How can one derive the above statement?
 A: If the energy-momentum tensor for an infinitely long string lying on the z-axis is $\tilde T_{\mu\nu}$, then the energy-momentum tensor obtained by "zooming out" and integrating over the cross-section (the x- and y-directions) is given by
$$
T_{\mu\nu}=\delta(x)\delta(y)\int\mathrm dx\ \mathrm dy\ \tilde T_{\mu\nu}
$$
For a uniform, static string (a Nambu-Goto string) of total mass per length $\mu$, the EM tensor is clearly invariant under Lorentz boosts in the tz-plane, which forces $T_{00}=T_{33}$. The only other possible non-zero components can be $T_{11}$ and $T_{22}$, but these must be zero since
$$
0=\int\mathrm dx\ \mathrm dy\ \partial_i\tilde T^{ij} x^k\qquad\text{(current conservation)}
\\=\int\mathrm dx\ \mathrm dy\ \tilde T_{ik}\qquad\text{(integrating by parts for }i,k\in\{1,2\})
$$
For a more physical argument, the pressure along the x and y directions in this diagonal energy-momentum tensor vanishes since we are averaging over a string whose internal structure cylindrically symmetric but otherwise irrelevant.
Therefore $T_{\mu\nu}=\delta(x)\delta(y)\mathrm{diag}(\mu, 0, 0, \mu)$. It is essentially because of the pressure in the z-direction in a relativistic setting (unlike for a classical string) that in the Newtonian limit, $\nabla^2\phi=4\pi G(T_{00}-T_{11}-T_{22}-T_{33})$ is identically zero, and hence a test mass will not experience any force due to the string.
For a full general relativistic analysis, one may consult Vilenkin, Phys. Rev.
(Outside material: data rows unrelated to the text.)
$ cat config.mk
export PLATFORM = sky130hd
export DESIGN_NAME = local_mem_as_avalon
export DESIGN_NICKNAME = d
export VERILOG_FILES = /design/src/logic/avmm_pkg.sv /design/src/logic/avmm_burst_mapper.sv /design/src/logic/avmm_reg_pipe.sv /design/src/logic/local_mem_as_avalon.sv
export VERILOG_INCLUDE_DIRS = /design/src /design/src/logic
export SDC_FILE = /design/constraint.sdc
export NUM_CORES = 1
export LEC_CHECK = 0
export BUFFER_PORTS_ARGS = -buffer_cell sky130_fd_sc_hd__buf_2
export CAP_MARGIN = 20
export CORE_ASPECT_RATIO = 1.5
export CORE_MARGIN = 5
export CORE_UTILIZATION = 56
export DETAILED_ROUTE_END_ITERATION = 16
export PLACE_DENSITY = 0.84
export SKIP_CTS_REPAIR_TIMING = 1
export SLEW_MARGIN = 30
export SYNTH_ARGS = -nofsm -noshare
export SYNTH_HDL_FRONTEND = slang
export SYNTH_SLANG_ARGS = --single-unit
$ cat constraint.sdc
create_clock -name clk -period 6.7 [get_ports clk]
set_input_delay 1.34 -clock clk [delete_from_list [all_inputs] [get_ports clk]]
set_output_delay 1.34 -clock clk [all_outputs]
set_load 0.01 [all_outputs]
D23 (1981) 852. The solution to the metric (in a cylindrical coordinate system) in such a case is given by
$$
\mathrm ds^2=-\mathrm dt^2+d\rho^2+(1-4G\mu)^2\rho^2\mathrm d\phi^2+\mathrm dz^2
$$
Through a coordinate transformation $\phi\to\phi(1-4G\mu)$, we recover locally flat spacetime in cylindrical coordinates
$$
\mathrm ds^2=-\mathrm dt^2+d\rho^2+\rho^2\mathrm d\phi^2+\mathrm dz^2
$$
with one quirk: $\phi$ now runs from $0$ to $2\pi(1-4G\mu)$, which creates a conical defect in the spacetime. However, for any test particle anywhere away from the string, the geodesics are clearly straight and hence the gravitational attraction produced by the string vanishes. This is very surprising, since it is in stark contrast to the Newtonian prediction that an infinite string generates a non-zero potential of $\vec\phi=2\lambda\ln(\rho/\rho_0)\hat\rho$!